“Welcome to the future,” reads the web page for the New York Times’ software/web hybrid application, Times Reader. “Your newspaper is here.” Well, I certainly hope not.
The Times Reader, a program which allows you to download virtually the entire contents of the newspaper in seconds online for offline perusal at your leisure, is rather underwhelming. And as you can only use Times Reader if you pay $3.45 a week (or are a paying print subscriber), you’d think that the revenue-starved paper would be working a little harder to improve the product. So why does the Times Reader fail to please? Let me count the ways.

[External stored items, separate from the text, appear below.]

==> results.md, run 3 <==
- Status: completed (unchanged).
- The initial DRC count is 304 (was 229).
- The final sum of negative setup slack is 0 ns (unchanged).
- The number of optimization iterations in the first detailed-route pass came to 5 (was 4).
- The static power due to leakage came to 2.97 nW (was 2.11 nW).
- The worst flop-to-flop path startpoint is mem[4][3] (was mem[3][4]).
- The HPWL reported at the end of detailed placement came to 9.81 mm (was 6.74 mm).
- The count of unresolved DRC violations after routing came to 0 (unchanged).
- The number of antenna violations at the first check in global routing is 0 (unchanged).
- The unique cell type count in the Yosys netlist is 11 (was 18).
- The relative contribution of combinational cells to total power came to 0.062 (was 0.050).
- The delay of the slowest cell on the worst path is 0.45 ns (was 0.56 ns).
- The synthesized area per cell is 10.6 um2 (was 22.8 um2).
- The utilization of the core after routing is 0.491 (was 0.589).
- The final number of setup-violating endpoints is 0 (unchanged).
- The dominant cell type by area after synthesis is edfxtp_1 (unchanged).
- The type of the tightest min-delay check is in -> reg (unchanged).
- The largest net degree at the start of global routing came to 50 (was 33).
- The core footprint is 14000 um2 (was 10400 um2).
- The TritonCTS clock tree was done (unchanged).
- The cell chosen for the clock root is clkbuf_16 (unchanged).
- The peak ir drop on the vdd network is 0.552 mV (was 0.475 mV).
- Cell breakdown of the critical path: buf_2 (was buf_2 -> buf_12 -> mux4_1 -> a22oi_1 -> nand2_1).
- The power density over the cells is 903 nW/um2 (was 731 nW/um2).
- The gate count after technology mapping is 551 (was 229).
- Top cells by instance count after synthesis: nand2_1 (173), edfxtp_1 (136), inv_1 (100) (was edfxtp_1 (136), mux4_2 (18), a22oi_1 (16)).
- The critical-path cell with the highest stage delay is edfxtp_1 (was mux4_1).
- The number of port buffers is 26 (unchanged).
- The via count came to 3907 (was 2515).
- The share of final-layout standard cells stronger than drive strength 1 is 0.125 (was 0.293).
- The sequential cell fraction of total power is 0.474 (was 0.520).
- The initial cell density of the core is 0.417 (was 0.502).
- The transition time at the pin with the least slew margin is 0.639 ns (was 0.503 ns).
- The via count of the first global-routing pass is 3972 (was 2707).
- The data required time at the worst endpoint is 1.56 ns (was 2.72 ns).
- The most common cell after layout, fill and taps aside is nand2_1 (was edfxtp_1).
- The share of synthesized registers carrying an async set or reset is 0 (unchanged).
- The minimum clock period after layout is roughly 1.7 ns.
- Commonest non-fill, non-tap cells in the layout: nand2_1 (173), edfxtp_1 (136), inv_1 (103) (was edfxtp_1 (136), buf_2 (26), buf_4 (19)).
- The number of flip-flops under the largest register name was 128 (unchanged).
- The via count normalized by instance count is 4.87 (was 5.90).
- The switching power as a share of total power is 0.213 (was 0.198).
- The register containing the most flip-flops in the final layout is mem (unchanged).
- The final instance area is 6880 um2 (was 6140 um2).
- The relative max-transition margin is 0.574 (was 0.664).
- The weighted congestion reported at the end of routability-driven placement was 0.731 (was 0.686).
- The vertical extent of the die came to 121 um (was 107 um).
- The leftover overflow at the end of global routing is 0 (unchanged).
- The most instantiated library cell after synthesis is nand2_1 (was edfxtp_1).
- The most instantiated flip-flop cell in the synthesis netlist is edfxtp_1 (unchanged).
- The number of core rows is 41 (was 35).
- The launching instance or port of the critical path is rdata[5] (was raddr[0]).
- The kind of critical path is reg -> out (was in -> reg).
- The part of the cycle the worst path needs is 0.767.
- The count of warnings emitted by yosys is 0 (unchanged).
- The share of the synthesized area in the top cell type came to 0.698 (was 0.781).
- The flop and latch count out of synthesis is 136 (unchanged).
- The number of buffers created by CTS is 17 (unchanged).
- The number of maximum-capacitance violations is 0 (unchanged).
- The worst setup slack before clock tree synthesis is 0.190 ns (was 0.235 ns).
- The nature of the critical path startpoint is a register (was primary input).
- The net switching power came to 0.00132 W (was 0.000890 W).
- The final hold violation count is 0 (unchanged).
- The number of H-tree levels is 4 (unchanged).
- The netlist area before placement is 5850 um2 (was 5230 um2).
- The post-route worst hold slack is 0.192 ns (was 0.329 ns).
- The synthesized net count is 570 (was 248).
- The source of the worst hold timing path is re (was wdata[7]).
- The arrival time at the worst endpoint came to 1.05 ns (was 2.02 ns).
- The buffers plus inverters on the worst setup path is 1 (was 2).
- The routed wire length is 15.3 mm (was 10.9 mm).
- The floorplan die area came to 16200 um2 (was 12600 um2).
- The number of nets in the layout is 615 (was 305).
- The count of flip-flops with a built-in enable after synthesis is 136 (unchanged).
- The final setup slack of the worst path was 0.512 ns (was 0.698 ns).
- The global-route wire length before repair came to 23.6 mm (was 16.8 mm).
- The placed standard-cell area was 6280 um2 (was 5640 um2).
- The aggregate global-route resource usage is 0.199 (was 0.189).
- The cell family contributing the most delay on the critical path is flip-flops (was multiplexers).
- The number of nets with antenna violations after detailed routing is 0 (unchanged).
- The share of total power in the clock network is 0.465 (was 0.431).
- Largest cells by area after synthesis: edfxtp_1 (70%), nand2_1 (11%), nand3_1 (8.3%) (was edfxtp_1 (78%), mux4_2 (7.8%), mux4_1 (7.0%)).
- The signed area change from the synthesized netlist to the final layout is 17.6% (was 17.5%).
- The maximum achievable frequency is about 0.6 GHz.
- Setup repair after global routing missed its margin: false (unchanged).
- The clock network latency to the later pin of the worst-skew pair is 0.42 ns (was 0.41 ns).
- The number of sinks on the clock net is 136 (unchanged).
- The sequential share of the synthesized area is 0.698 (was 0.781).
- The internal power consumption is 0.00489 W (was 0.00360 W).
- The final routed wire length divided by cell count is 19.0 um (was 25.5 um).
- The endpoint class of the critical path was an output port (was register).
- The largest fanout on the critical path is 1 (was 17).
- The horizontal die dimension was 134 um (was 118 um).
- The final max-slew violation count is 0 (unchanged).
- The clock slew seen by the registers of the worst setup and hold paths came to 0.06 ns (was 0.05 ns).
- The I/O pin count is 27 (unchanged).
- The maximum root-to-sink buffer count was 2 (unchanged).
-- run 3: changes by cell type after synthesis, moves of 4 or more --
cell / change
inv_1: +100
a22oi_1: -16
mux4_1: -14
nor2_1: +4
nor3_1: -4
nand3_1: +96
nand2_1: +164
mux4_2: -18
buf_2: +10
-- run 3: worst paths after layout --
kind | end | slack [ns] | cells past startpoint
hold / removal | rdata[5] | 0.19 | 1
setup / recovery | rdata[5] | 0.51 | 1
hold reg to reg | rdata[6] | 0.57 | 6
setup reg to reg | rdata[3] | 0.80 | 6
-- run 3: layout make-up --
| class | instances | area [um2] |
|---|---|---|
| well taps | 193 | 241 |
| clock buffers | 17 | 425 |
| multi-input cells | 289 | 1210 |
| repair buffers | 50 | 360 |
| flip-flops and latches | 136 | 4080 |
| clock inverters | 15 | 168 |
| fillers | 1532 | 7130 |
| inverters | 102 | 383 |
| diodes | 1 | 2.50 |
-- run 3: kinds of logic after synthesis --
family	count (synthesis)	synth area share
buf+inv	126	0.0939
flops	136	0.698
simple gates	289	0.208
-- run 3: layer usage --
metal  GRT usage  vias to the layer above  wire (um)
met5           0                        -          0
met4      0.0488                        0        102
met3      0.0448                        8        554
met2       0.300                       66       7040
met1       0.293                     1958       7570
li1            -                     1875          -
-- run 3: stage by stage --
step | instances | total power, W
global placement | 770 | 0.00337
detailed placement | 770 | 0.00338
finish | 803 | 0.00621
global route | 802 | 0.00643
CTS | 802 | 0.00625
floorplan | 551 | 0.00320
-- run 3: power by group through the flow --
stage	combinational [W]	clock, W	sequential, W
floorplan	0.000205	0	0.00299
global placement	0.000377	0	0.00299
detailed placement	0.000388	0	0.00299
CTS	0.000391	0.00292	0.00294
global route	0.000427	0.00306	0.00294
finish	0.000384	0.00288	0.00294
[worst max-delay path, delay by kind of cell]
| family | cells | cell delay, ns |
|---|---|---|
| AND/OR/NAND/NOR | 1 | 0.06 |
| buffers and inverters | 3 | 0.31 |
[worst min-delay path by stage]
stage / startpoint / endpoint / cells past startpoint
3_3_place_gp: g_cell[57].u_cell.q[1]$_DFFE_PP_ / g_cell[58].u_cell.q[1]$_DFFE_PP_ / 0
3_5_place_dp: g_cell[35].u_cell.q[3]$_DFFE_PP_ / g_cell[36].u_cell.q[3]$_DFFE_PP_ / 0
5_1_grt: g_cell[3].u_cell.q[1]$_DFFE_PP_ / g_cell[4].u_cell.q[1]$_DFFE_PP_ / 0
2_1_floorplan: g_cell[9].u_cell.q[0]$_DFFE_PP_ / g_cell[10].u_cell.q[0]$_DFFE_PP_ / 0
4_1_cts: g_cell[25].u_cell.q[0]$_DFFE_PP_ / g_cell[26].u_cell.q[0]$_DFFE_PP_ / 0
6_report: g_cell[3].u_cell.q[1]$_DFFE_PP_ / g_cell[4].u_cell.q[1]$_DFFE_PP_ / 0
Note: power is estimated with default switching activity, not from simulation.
--- src/iot_controller.sv ---
// Sequencer of the ITCH order tracker: clearing pass, lookup, symbol search, updates.
// Depends on iot_pkg; drives iot_datapath through command and status structs.
module iot_controller (
   input  logic               clock,
   input  logic               reset,
   input  logic               req_tvalid,
   input  iot_pkg::status_type status,
   output iot_pkg::cmd_type    cmd
);

   iot_pkg::state_type state_ff, state_in;

   always_ff @(posedge clock) begin
      if (reset) begin
         state_ff <= iot_pkg::ST_CLEAR;
      end else begin
         state_ff <= state_in;
      end
   end

   always_comb begin
      state_in = state_ff;
      case (state_ff)
         iot_pkg::ST_CLEAR: begin
            if (status.clear_done) state_in = iot_pkg::ST_IDLE;
         end
         iot_pkg::ST_IDLE: begin
            if (req_tvalid) state_in = iot_pkg::ST_LOOK;
         end
         iot_pkg::ST_LOOK: begin
            case (status.action)
               iot_pkg::ACT_ADD: begin
                  if (status.blank) state_in = iot_pkg::ST_IDLE;
                  else if (status.count_zero) state_in = iot_pkg::ST_ADD;
                  else state_in = iot_pkg::ST_SRD;
               end
               iot_pkg::ACT_EXEC, iot_pkg::ACT_EXEC_PRICE: begin
                  state_in = status.valid ? iot_pkg::ST_TRADE : iot_pkg::ST_IDLE;
               end
               iot_pkg::ACT_CANCEL: begin
                  state_in = status.valid ? iot_pkg::ST_REDUCE : iot_pkg::ST_IDLE;
               end
               iot_pkg::ACT_DELETE: begin
                  state_in = status.valid ? iot_pkg::ST_DELETE : iot_pkg::ST_IDLE;
               end
               iot_pkg::ACT_REPLACE: begin
                  state_in = status.valid ? iot_pkg::ST_RCANCEL : iot_pkg::ST_IDLE;
               end
               default: state_in = iot_pkg::ST_IDLE;
            endcase
         end
         iot_pkg::ST_SRD: state_in = iot_pkg::ST_SCMP;
         iot_pkg::ST_SCMP: begin
            if (status.match) state_in = iot_pkg::ST_ADD;
            else if (status.last_entry)
               state_in = status.table_full ? iot_pkg::ST_IDLE : iot_pkg::ST_ADD;
            else state_in = iot_pkg::ST_SRD;
         end
         iot_pkg::ST_ADD: begin
            if (status.out_free) state_in = iot_pkg::ST_IDLE;
         end
         iot_pkg::ST_TRADE: begin
            if (status.out_free) state_in = iot_pkg::ST_REDUCE;
         end
         iot_pkg::ST_REDUCE: begin
            if (status.out_free) state_in = iot_pkg::ST_IDLE;
         end
         iot_pkg::ST_DELETE: begin
            if (status.out_free) state_in = iot_pkg::ST_IDLE;
         end
         iot_pkg::ST_RCANCEL: begin
            if (status.out_free) state_in = iot_pkg::ST_RADD;
         end
         iot_pkg::ST_RADD: begin
            if (status.out_free) state_in = iot_pkg::ST_IDLE;
         end
         default: state_in = iot_pkg::ST_CLEAR;
      endcase
   end

   always_comb begin
      cmd = '0;
      cmd.emit = iot_pkg::EM_NONE;
      case (state_ff)
         iot_pkg::ST_CLEAR: cmd.clear_step = 1'b1;
         iot_pkg::ST_IDLE: cmd.accept_ok = 1'b1;
         iot_pkg::ST_LOOK: begin
            cmd.search_start = (status.action == iot_pkg::ACT_ADD) && !status.blank;
         end
         iot_pkg::ST_SCMP: begin
            cmd.set_found   = status.match;
            cmd.search_next = !status.match && !status.last_entry;
         end
         iot_pkg::ST_ADD: if (status.out_free) cmd.emit = iot_pkg::EM_ADD;
         iot_pkg::ST_TRADE: if (status.out_free) cmd.emit = iot_pkg::EM_TRADE;
         iot_pkg::ST_REDUCE: if (status.out_free) cmd.emit = iot_pkg::EM_REDUCE;
         iot_pkg::ST_DELETE: if (status.out_free) cmd.emit = iot_pkg::EM_DELETE;
         iot_pkg::ST_RCANCEL: if (status.out_free) cmd.emit = iot_pkg::EM_RCANCEL;
         iot_pkg::ST_RADD: if (status.out_free) cmd.emit = iot_pkg::EM_RADD;
         default: cmd.emit = iot_pkg::EM_NONE;
      endcase
   end

endmodule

First of all, the program’s basic presentation style is too limiting. One of the great things about a print newspaper is the information conveyed visually from the layout and other graphical cues. More important stories are higher up on the page, with larger headlines and more space for text. Pictures that accompany a story are, super shocker, placed next to the story. Sometimes seeing a picture and reading the headline are all you need to know. Browsing is easy since you can read all the headlines at a glance and, critically, the beginning paragraphs of each story.
Not so in Times Reader. Instead, each section of the paper is typically displayed with just one lead story with a picture and a sentence or two of text below the headline (sometimes two stories get the added text if there’s no picture). All other stories are displayed simply as uniformly-sized headlines. See the picture below (click on any picture in this review for a larger view).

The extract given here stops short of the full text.